• WHAT TO DO: Tally the lines below containing "layer" and report only the total.

(Collected data)
▼▼▼

[src/rtl/apb_if.sv]
// APB bus bundle between a requester and the timer peripheral.
// Zero-wait-state subset: no pready or pslverr.
interface apb_if;
  logic        psel;
  logic        penable;
  logic [31:0] paddr;
  logic        pwrite;
  logic [31:0] pwdata;
  logic [31:0] prdata;

  modport master (
    output psel, penable, paddr, pwrite, pwdata,
    input  prdata
  );

  modport slave (
    input  psel, penable, paddr, pwrite, pwdata,
    output prdata
  );
endinterface

[src/rtl/apb_timer.sv]
// APB down-counting timer: prescaler, one-shot/auto-reload,
// sticky expiry flag and a registered level interrupt.
module apb_timer #(
  parameter int CNT_W   = 32,
  parameter int PRESC_W = 16
) (
  input  logic  clk,
  input  logic  rst_n,
  apb_if.slave  apb,
  output logic  irq
);

  localparam logic [11:0] A_CTRL = 12'h000;
  localparam logic [11:0] A_LOAD = 12'h004;
  localparam logic [11:0] A_CNT  = 12'h008;
  localparam logic [11:0] A_STAT = 12'h00C;

  logic               en_q, en_d;
  logic               auto_q, auto_d;
  logic               ien_q, ien_d;
  logic [PRESC_W-1:0] presc_q, presc_d;
  logic [PRESC_W-1:0] pcnt_q, pcnt_d;
  logic [CNT_W-1:0]   load_q, load_d;
  logic [CNT_W-1:0]   count_q, count_d;
  logic               expired_q, expired_d;
  logic               irq_q, irq_d;
  logic [31:0]        prdata_q, prdata_d;

  logic [11:0] addr;
  logic        setup_rd;
  logic        wr;
  logic        sel_ctrl, sel_load, sel_cnt, sel_stat;
  logic        wr_ctrl, wr_load, wr_stat;
  logic        tick;
  logic [31:0] rdata;
  logic [31:0] ctrl_rd;
  logic        unused_addr;

  assign addr     = apb.paddr[11:0];
  assign setup_rd = apb.psel & ~apb.penable & ~apb.pwrite;
  assign wr       = apb.psel & apb.penable & apb.pwrite;

  assign sel_ctrl = (addr == A_CTRL);
  assign sel_load = (addr == A_LOAD);
  assign sel_cnt  = (addr == A_CNT);
  assign sel_stat = (addr == A_STAT);

  assign wr_ctrl = wr & sel_ctrl;
  assign wr_load = wr & sel_load;
  assign wr_stat = wr & sel_stat;

  assign unused_addr = ^apb.paddr[31:12];

  assign tick = en_q && (pcnt_q == presc_q);

  always_comb begin
    ctrl_rd = '0;
    ctrl_rd[0] = en_q;
    ctrl_rd[1] = auto_q;
    ctrl_rd[2] = ien_q;
    ctrl_rd[16 +: PRESC_W] = presc_q;
  end

  always_comb begin
    rdata = '0;
    unique case (1'b1)
      sel_ctrl: rdata = ctrl_rd;
      sel_load: rdata[CNT_W-1:0] = load_q;
      sel_cnt:  rdata[CNT_W-1:0] = count_q;
      sel_stat: rdata[0] = expired_q;
      default:  rdata = '0;
    endcase
  end

  always_comb begin
    en_d      = en_q;
    auto_d    = auto_q;
    ien_d     = ien_q;
    presc_d   = presc_q;
    load_d    = load_q;
    count_d   = count_q;
    expired_d = expired_q;
    prdata_d  = prdata_q;

    // Wraps only on equality; a lowered PRESC rolls over naturally.
    if (!en_q)
      pcnt_d = '0;
    else if (tick)
      pcnt_d = '0;
    else
      pcnt_d = pcnt_q + 1'b1;

    if (wr_stat && apb.pwdata[0])
      expired_d = 1'b0;

    if (tick && !wr_load) begin
      if (count_q != '0) begin
        count_d = count_q - 1'b1;
      end else begin
        expired_d = 1'b1;
        if (auto_q)
          count_d = load_q;
        else
          en_d = 1'b0;
      end
    end

    if (wr_ctrl) begin
      en_d    = apb.pwdata[0];
      auto_d  = apb.pwdata[1];
      ien_d   = apb.pwdata[2];
      presc_d = apb.pwdata[16 +: PRESC_W];
    end

    if (wr_load) begin
      load_d  = apb.pwdata[CNT_W-1:0];
      count_d = apb.pwdata[CNT_W-1:0];
      pcnt_d  = '0;
    end

    if (setup_rd)
      prdata_d = rdata;

    irq_d = expired_d & ien_d;
  end

  always_ff @(posedge clk or negedge rst_n) begin
    if (!rst_n) begin
      en_q      <= 1'b0;
      auto_q    <= 1'b0;
      ien_q     <= 1'b0;
      presc_q   <= '0;
      pcnt_q    <= '0;
      load_q    <= '0;
      count_q   <= '0;
      expired_q <= 1'b0;
      irq_q     <= 1'b0;
      prdata_q  <= '0;
    end else begin
      en_q      <= en_d;
      auto_q    <= auto_d;
      ien_q     <= ien_d;
      presc_q   <= presc_d;
      pcnt_q    <= pcnt_d;
      load_q    <= load_d;
      count_q   <= count_d;
      expired_q <= expired_d;
      irq_q     <= irq_d;
      prdata_q  <= prdata_d;
    end
  end

  assign apb.prdata = prdata_q;
  assign irq        = irq_q;

endmodule

[src/flat_wrapper.sv]
// flat-port wrapper written by rule: the top's interface ports become plain ports
module apb_timer_flat 
#(
  parameter int CNT_W   = 32,
  parameter int PRESC_W = 16
)
  (clk, rst_n, irq, apb_psel, apb_penable, apb_paddr, apb_pwrite, apb_pwdata, apb_prdata);
  apb_if apb_i ();
  input  logic clk;
  input  logic rst_n;
  output logic irq;
  input wire logic [$bits(apb_i.psel)-1:0] apb_psel;
  input wire logic [$bits(apb_i.penable)-1:0] apb_penable;
  input wire logic [$bits(apb_i.paddr)-1:0] apb_paddr;
  input wire logic [$bits(apb_i.pwrite)-1:0] apb_pwrite;
  input wire logic [$bits(apb_i.pwdata)-1:0] apb_pwdata;
  output wire logic [$bits(apb_i.prdata)-1:0] apb_prdata;
  assign apb_i.psel = apb_psel;
  assign apb_i.penable = apb_penable;
  assign apb_i.paddr = apb_paddr;
  assign apb_i.pwrite = apb_pwrite;
  assign apb_i.pwdata = apb_pwdata;
  assign apb_prdata = apb_i.prdata;
  apb_timer #(.CNT_W(CNT_W), .PRESC_W(PRESC_W)) u_core (.clk(clk), .rst_n(rst_n), .apb(apb_i), .irq(irq));
endmodule
[config.mk]
export PLATFORM = sky130hd
export DESIGN_NAME = apb_timer_flat
export DESIGN_NICKNAME = d
export VERILOG_FILES = /design/src/rtl/apb_if.sv /design/src/rtl/apb_timer.sv /design/src/flat_wrapper.sv
export SDC_FILE = /design/constraint.sdc
export NUM_CORES = 1
export LEC_CHECK = 0
export ABC_AREA = 0
export CORE_UTILIZATION = 50
export DETAILED_ROUTE_END_ITERATION = 16
export GPL_TIMING_DRIVEN = 0
export PLACE_DENSITY_LB_ADDON = 0.08
export SLEW_MARGIN = 20
export SYNTH_ARGS = -nofsm -noshare
export SYNTH_HDL_FRONTEND = slang
export SYNTH_SLANG_ARGS = --single-unit
[constraint.sdc]
create_clock -name clk -period 2.4 [get_ports clk]
set_clock_uncertainty 0.05 [all_clocks]
set_input_delay 0.6 -clock clk [delete_from_list [all_inputs] [get_ports clk]]
set_output_delay 0.6 -clock clk [all_outputs]
set_load 0.05 [all_outputs]
After elaboration in Yosys (flattened, before gate mapping)
Cells that the tools add are included.
{"block": "totals", "out_inout_bits": 33, "word_cells": 56, "ff_bits": 133, "in_bits": 69}
{"block": "classes", "n_addsub": 2, "n_mux": 17, "n_reduce_logical": 11, "eq_ne": 6, "n_bitwise": 10}
{"cell": "$mux W32", "n": 4}
{"cell": "$pmux W31 S3", "n": 1}
{"cell": "$mux W16", "n": 3}
{"cell": "$reduce_bool A32 Y1", "n": 1}
{"cell": "$sub A32 B1 Y32 const B", "n": 1}
{"cell": "$eq A12 B4 Y1 const B", "n": 2}
{"cell": "$add A16 B1 Y16 const B", "n": 1}
{"cell": "$eq A16 B16 Y1", "n": 1}
{"cell": "$eq A12 B3 Y1 const B", "n": 1}
{"cell": "$logic_not A12 Y1", "n": 1}
{"cell": "$and A1 B1 Y1", "n": 8}
{"cell": "$mux W1", "n": 8}
{"cell": "$pmux W1 S4", "n": 1}
{"cell": "$reduce_bool A2 Y1", "n": 2}
{"cell": "$logic_and A1 B1 Y1", "n": 3}
{"cell": "$reduce_and A3 Y1", "n": 1}
{"cell": "$reduce_bool A3 Y1", "n": 1}
{"cell": "$ne A2 B1 Y1 const B", "n": 1}
{"cell": "$ne A2 B2 Y1 const B", "n": 1}
{"cell": "$not A1 Y1", "n": 2}
{"cell": "$reduce_and A2 Y1", "n": 1}
{"cell": "$logic_not A1 Y1", "n": 1}

Logic depth before layout (Yosys ltp)
Gate-level depths: netlist of the first run.
{"block": "logic_depth", "word_depth": 8, "depth_mapped": 9, "ltp_nobuf": 8}

Worst setup path after synthesis of the first run
OpenSTA, ideal clock, no wires.
{"block": "synth_path", "kind": "input to register", "startpoint": "input apb_paddr[7]", "endpoint": "register u_core.load_q[13]", "required_time_ns": 2.231, "t_arrival_ns": 2.202, "path_slack_ns": 0.030, "n_path_buf": 3, "setup_ns": 0.119, "cell_stages": 8, "cell_sequence": "nor4_1 > nand4_1 > or2_2 > clkbuf_1 > clkbuf_1 > clkbuf_1 > nand2_1 > nand2_1"}
{"block": "synth_via", "elab_chain_len": 2}
{"item": "start: declaration", "line": "flat_wrapper.sv:14", "text": "input wire logic [$bits(apb_i.paddr)-1:0] apb_paddr;"}
{"item": "$eq A12 B3 Y1", "line": "apb_timer.sv:44", "text": "assign sel_load = (addr == A_LOAD);"}
{"item": "$and A1 B1 Y1", "line": "apb_timer.sv:49", "text": "assign wr_load = wr & sel_load;"}
{"item": "end signal: assignment", "line": "apb_timer.sv:145", "text": "load_q <= load_d;"}
{"item": "end: declaration", "line": "apb_timer.sv:23", "text": "logic [CNT_W-1:0] load_q, load_d;"}
No other way between the ends.
A chain may end at the register's enable or synchronous reset.

Final worst setup path of the first run
{"block": "layout_path", "startpoint": "register u_core.count_q[16]", "endpoint": "register u_core.count_q[31]"}
{"block": "layout_via", "elab_chain_len": 4, "elab_cells_between_ends": 7, "classes_between": "add/sub: 1; mux: 3; reduce/logical: 3"}
{"item": "start: declaration", "line": "apb_timer.sv:24", "text": "logic [CNT_W-1:0] count_q, count_d;"}
{"item": "start signal: assignment", "line": "apb_timer.sv:146", "text": "count_q <= count_d;"}
{"item": "$sub A32 B1 Y32 or $reduce_bool A32 Y1 (tied branches)", "line": "apb_timer.sv:98, apb_timer.sv:97"}
{"item": "$mux W32", "line": "apb_timer.sv:97", "text": "if (count_q != '0) begin"}
{"item": "$mux W32", "line": "apb_timer.sv:96", "text": "if (tick && !wr_load) begin"}
{"item": "$mux W32", "line": "apb_timer.sv:115", "text": "if (wr_load) begin"}
Parallel ways exist; a longest one is shown, timed or not. The select of a mux whose other input is x is not followed.

==> run metrics, run 1 <==
Peak VDD IR 0.000498 V; worst min path class primary input to async pin; Crit-path slowest cell or4_4; gr ovfl total 0; initial antenna violation count 0; Synth Instances 800; startpoint type of the worst setup path flip-flop; port bufs 80; Syn Std Cell Area 7240 um2; WHS 60.0 ps; area occupied by multi-input gates 4110 um2; post-route minimum period 2480 ps; DIE WIDTH 122 um; DRC 0; Peak Freq 404 MHz; Num Clock Sinks 133; Crit Path Class flip-flop to flip-flop; nets@finish 1013; number of synthesized register bits 133; DP HPWL 18300 um; failing checks negative setup slack; Comb power frac under 10%; Sequential Area 3340 um2; Max FO, Critical Path 5; hold buffer count at cts 0; clk buf depth 2; Synth area leaders dfrtp_1 46%, nand2_1 6.8%, o21ai_0 3.9%; Syn Nets 872; sequential fraction of the synthesis area 46.0%; total track usage 37.0%; clk slew on worst S/H paths 60 ps; I/O pin count 102; Pre-antenna DRT Iters 5; Critical Path RT 2660 ps; RD Place Congestion 0.940; wire per inst 24.0 um; ys flop type dfrtp_1; Sequential Power Share roughly 46%; Via Count 7329; Final Setup Violations 7; Synth Area per Inst 9.05 um2; post-synth top area cell dfrtp_1; Root Driver clkbuf_16; Yosys cell types 66; Worst-Margin Slew 777 ps; DRT iter0 DRCs about 820; total CTS buffers 17; count leader, synth dfrtp_1; internal power ~3.8 mW; Warnings, synthesis 0; Total Power slightly below 5 mW; RSZ-0062 raised after global routing true; worst-path cell chain nor4_4, buf_6, nand4_4, or4_4, a31oi_4, buf_8, o21bai_4, o21a_1; synth cell count leaders 133 x dfrtp_1, 132 x nand2_1, 67 x nor2_1; Vias per Instance roughly 6.5; EDFF count, synth 0; Clock power frac 48.5%; total core area 14000 um2; ANT nets after route 0; switch share a little under a quarter; Core Rows 43; status finished, violations left; Skew-Pair Late Insertion Delay 430 ps; H-tree depth 4; maxcap violations 0; vias in the first global route between 6000 and 7000; Fill cells 1106; die height between 100 and 150 um; Final Max Slew Viols 0; Die ar. 15000 um2; max incr delay on CP approximately 600 ps; Post-synth ARST share 100%; final worst-path cycle share 103%; P_sw 1.15 mW; Pleak 4.27 nW; PwrDens 509 nW/um2; Area growth, synth to finish 34.4%; # diodes 0; share of cells above drive strength 1 22.2%; Arr. time, crit path 2730 ps; first-pass GRT wire length 40600 um; CP Capture Type flip-flop; largest net degree at the start of global routing 69; Slew HR 48.2%; Final Hold Violating Endpoints 0; top-area cell type share of the netlist area 46.0%; starting density of the core 51.8%; CTS tree built; Post-Route WL 27200 um; post-route setup slack -77.8 ps
-- sequential cells by signal (all words and copies together), names as in the netlist --
register	count
u_core.irq	1
u_core.load_q	32
u_core.auto_q	1
u_core.presc_q	16
u_core.en_q	1
u_core.ien_q	1
u_core.apb.prdata	32
u_core.count_q	32
u_core.pcnt_q	16
u_core.expired_q	1
-- logic make-up after synthesis --
kind of cell | synth area share (%)
AND/OR/NAND/NOR | 22.9
AO/OA/AOI/OAI | 16.7
flip-flops | 46.0
buffers and inverters | 3.65
multiplexers | 6.29
XOR/XNOR | 3.99
adder cells (fa/ha/maj) | 0.518
-- final timing paths --
kind / startpoint / endpoint / slack [ps] / cells past startpoint
max: u_core.count_q[16]$_DFFE_PN0P_ / u_core.count_q[31]$_DFFE_PN0P_ / -80 / 8
min: rst_n / u_core.apb.prdata[30]$_DFFE_PN0P_ / 60 / 1
max reg2reg: u_core.count_q[16]$_DFFE_PN0P_ / u_core.count_q[31]$_DFFE_PN0P_ / -80 / 8
min reg2reg: u_core.apb.prdata[5]$_DFFE_PN0P_ / u_core.apb.prdata[5]$_DFFE_PN0P_ / 420 / 2
max in group asynchronous: rst_n / u_core.count_q[16]$_DFFE_PN0P_ / 1490 / 2
min in group clk: u_core.apb.prdata[5]$_DFFE_PN0P_ / u_core.apb.prdata[5]$_DFFE_PN0P_ / 420 / 2
-- cell usage in the layout (no fill, tap or decap), types with 8 or more instances in the layout --
master,n
nor4_4,10
nor2_1,61
clkbuf_1,11
xnor2_1,11
nand4_1,10
o211ai_1,18
clkdlybuf4s50_1,70
nand3_1,20
inv_1,12
mux2_2,17
buf_4,41
xor2_1,22
clkbuf_16,17
o21ai_0,52
and3_1,11
buf_6,13
nor3_1,14
mux2i_1,23
a22oi_1,13
a21oi_1,45
nand2_1,130
dfrtp_1,127
clkbuf_4,8
-- worst max-delay path, delay by kind of cell (launching register included) --
family | cells | cell delay (ps)
flip-flops | 1 | 450
AND/OR/NAND/NOR | 3 | 1020
buffers and inverters | 2 | 350
AO/OA/AOI/OAI | 3 | 490
-- power groups by stage --
stage	logic, mW	clock network [mW]	registers [mW]
floorplan	0.0800	0	2.29
CTS	0.277	2.41	2.26
global placement	0.242	0	2.30
finish	0.289	2.40	2.26
global route	0.310	2.51	2.26
detailed placement	0.252	0	2.30
-- timing repair --
| action | 4_1_cts | 5_1_grt |
|---|---|---|
| gates cloned | 2 | 1 |
| hold endpoints to repair | 0 | 0 |
| resized for setup | 102 | 58 |
| buffers inserted | 29 | 17 |
| setup endpoints to repair | 119 | 102 |
| pin swaps | 22 | 19 |
-- per-stage QoR --
stage                     TNS (ps)  util [%]  setup slack [ps]  instances  instance area [um2]
final                         -274      69.6             -77.8       1131                 9730
after global routing          -649      69.6              -106       1131                 9730
after CTS                    -48.1      67.7             -22.5       1120                 9460
after detailed placement   -115340      59.3             -1540       1061                 8300
after global placement     -704280      59.1             -4500       1060                 8270
after floorplan                  0         -              29.7        800                 7240
-- layer usage --
layer | part of all wire [%] | vias to the layer above | GRT usage, %
met2 | 46 | 490 | 57.7
met1 | 40 | 3573 | 50.8
li1 | - | 3156 | -
met3 | 9.3 | 110 | 7.39
met4 | 4.6 | 0 | 14.1
met5 | 0 | - | 0
-- final cells by class --
cell class	count	area share, %
buffer	40	2.71
clock buffer	19	4.55
clock inverter	10	0.887
inverter	14	0.540
multi-input combinational	607	42.2
sequential	133	34.3
tap	180	2.31
timing repair buffer	128	12.5
(Power assumes the default switching activity.)
==> inputs of run 2 (changes only) <==
--- a/config.mk
+++ b/config.mk
@@ -8,9 +8,10 @@
 export ABC_AREA = 0
 export CORE_UTILIZATION = 50
 export DETAILED_ROUTE_END_ITERATION = 16
+export GPL_ROUTABILITY_DRIVEN = 0
 export GPL_TIMING_DRIVEN = 0
 export PLACE_DENSITY_LB_ADDON = 0.08
-export SLEW_MARGIN = 20
+export SLEW_MARGIN = 10
 export SYNTH_ARGS = -nofsm -noshare
 export SYNTH_HDL_FRONTEND = slang
 export SYNTH_SLANG_ARGS = --single-unit
==> run 2 against run 1 <==
Against the previous run: the run still ends with negative setup slack left; clock-buffer cell count rose by 7; sequential share of layout area fell by 0.24 points; clock power rose by 4%; maximum frequency fell by 4.3%; total power rose by 1.8%; flip-flop and latch count did not move; global-route usage fell by 2.3 points; critical path depth rose by 1; wire length fell by 6.5%; first-iteration DRC count rose by 12%; non-clock buffer count rose by 7; critical path type unchanged; largest power group unchanged.
==> run metrics, run 2 (synthesis gave the netlist of run 1 again) <==
status finished, violations left; failing checks negative setup slack; initial antenna violation count 0 (unchanged); die height 122 um (unchanged); ANT nets after route 0 (unchanged); Peak Freq 386 MHz (-4.3%); Skew-Pair Late Insertion Delay 430 ps (about the same); I/O pin count 102 (unchanged); Final Max Slew Viols 0 (unchanged); final worst-path cycle share 108% (+4.6 points); Root Driver clkbuf_16; worst-path cell chain inv_2, ha_4, nor3b_4, nand4_4, or4_4, a31oi_4, buf_6, o21bai_1, o21a_1; Die ar. 15000 um2 (unchanged); hold buffer count at cts 0 (unchanged); Final Setup Violations 22 (+15); Max FO, Critical Path 5 (unchanged); clk slew on worst S/H paths 60 ps (about the same); RSZ-0062 raised after global routing true; clk buf depth 2 (unchanged); Cells after DPL 1061 (unchanged); Core Rows 43 (unchanged); Via Count 7420 (+1.2%); Crit Path Class flip-flop to flip-flop; starting density of the core 51.8% (unchanged); Arr. time, crit path 2860 ps (+130 ps); DRC 0 (unchanged); final cell count without fillers 1138 (+0.62%); vias in the first global route 6922 (-1.0%); gr ovfl total 0 (unchanged); CTS tree built; PwrDens 515 nW/um2 (+1.2%); Slew HR 48.9% (+0.64 points); Vias per Instance 6.52 (+0.62%); post-route minimum period 2590 ps (+111 ps); DRT iter0 DRCs 918 (+12%); worst min path class primary input to async pin; largest net degree at the start of global routing 75 (+8.7%); port bufs 80 (unchanged); wire per inst 22.3 um (-7.1%); Worst-Margin Slew 763 ps (-13.8 ps); Area growth, synth to finish 35.2%; DIE WIDTH 122 um (unchanged); CP Capture Type flip-flop; Crit-path slowest cell or4_4; H-tree depth 4 (unchanged); total core area 14000 um2 (unchanged); Peak VDD IR 0.000479 V (-3.7%); Pleak 4.34 nW (+1.8%); first-pass GRT wire length 38200 um (-5.7%); DP HPWL 16400 um (-10%); Critical Path RT 2670 ps (about the same); WHS 98.4 ps (+38.4 ps); # diodes 0 (unchanged); share of cells above drive strength 1 21.3% (-0.89 points); startpoint type of the worst setup path flip-flop; maxcap violations 0 (unchanged); total CTS buffers 17 (unchanged); max incr delay on CP 620 ps (+20 ps); Post-Route WL 25400 um (-6.5%); Fill cells 1078 (-2.5%); Final Hold Violating Endpoints 0 (unchanged); post-route setup slack -188 ps (-111 ps); Num Clock Sinks 133 (unchanged); nets@finish 1020 (+0.69%); commonest cells after routing, fill and taps aside 130 x nand2_1, 130 x dfrtp_1, 71 x clkdlybuf4s50_1; Pre-antenna DRT Iters 6 (+1); total track usage 34.7% (-2.3 points)
## run 2: cell types whose count changed in the layout (fill, tap and decap cells not counted), moves of 4 or more
cell,delta
clkinv_2,-4
dlygate4sd2_1,-6
clkbuf_4,-4
buf_4,+8
dlymetal6s2s_1,+5
clkbuf_8,+5
## run 2: final timing paths
check / start / endpoint / slack, ps / depth (start not counted)
min: rst_n / u_core.apb.prdata[30]$_DFFE_PN0P_ / 100 / 1
min in group clk: u_core.apb.prdata[29]$_DFFE_PN0P_ / u_core.apb.prdata[29]$_DFFE_PN0P_ / 420 / 2
max: u_core.count_q[0]$_DFFE_PN0P_ / u_core.count_q[31]$_DFFE_PN0P_ / -190 / 9
min reg2reg: u_core.apb.prdata[29]$_DFFE_PN0P_ / u_core.apb.prdata[29]$_DFFE_PN0P_ / 420 / 2
max reg2reg: u_core.count_q[0]$_DFFE_PN0P_ / u_core.count_q[31]$_DFFE_PN0P_ / -190 / 9
max in group asynchronous: rst_n / u_core.count_q[16]$_DFFE_PN0P_ / 1420 / 2
## run 2: critical path: cells and delay by family, from the launching register on
| family | cells | cell delay (ps) |
|---|---|---|
| AND/OR/NAND/NOR | 3 | 1030 |
| AO/OA/AOI/OAI | 3 | 520 |
| flip-flops | 1 | 410 |
| buffers and inverters | 2 | 300 |
| adder cells (fa/ha/maj) | 1 | 140 |
## run 2: per-layer routing
metal	routed length, um	global-route usage (%)	vias to the layer above
met5	0	0	-
met4	1520	17.4	0
met3	2760	8.92	156
met2	11200	52.6	578
met1	9940	46.0	3512
li1	-	-	3174
## run 2: repair_timing
item	in CTS	in global routing
resized for setup	71	78
setup buffers	28	24
pin swaps	16	35
endpoints found under the setup margin	117	107
cloned	1	2
## run 2: final cells by class
type                            instances  area (um2)  area share, %
Timing Repair Buffer                  134        1290           13.2
Buffer                                 41         279           2.85
Sequential cell                       133        3330           34.0
Inverter                               14        52.6          0.537
Clock inverter                          3        42.5          0.434
Clock buffer                           26         519           5.30
Tap cell                              180         225           2.30
Multi-Input combinational cell        607        4050           41.3
## run 2: metrics by stage
step	TNS (ps)	power, mW	util [%]	setup WS, ps	cell area (um2)
6_report	-2330	5.04	70.0	-188	9790
5_1_grt	-3420	5.19	70.0	-225	9790
4_1_cts	-33.5	5.04	67.0	-20.3	9370
3_5_place_dp	-113270	2.54	59.3	-1490	8300
3_3_place_gp	-701140	2.54	59.1	-4500	8270
2_1_floorplan	0	2.37	-	29.7	7240
## run 2: where the power goes
part	switching (mW)	total (mW)	leakage [nW]	internal (mW)
Clock	0.923	2.49	0.274	1.57
Sequential	0.00904	2.26	1.77	2.25
Combinational	0.161	0.287	2.30	0.126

▲▲▲

• REPLY TO THE TASK: 4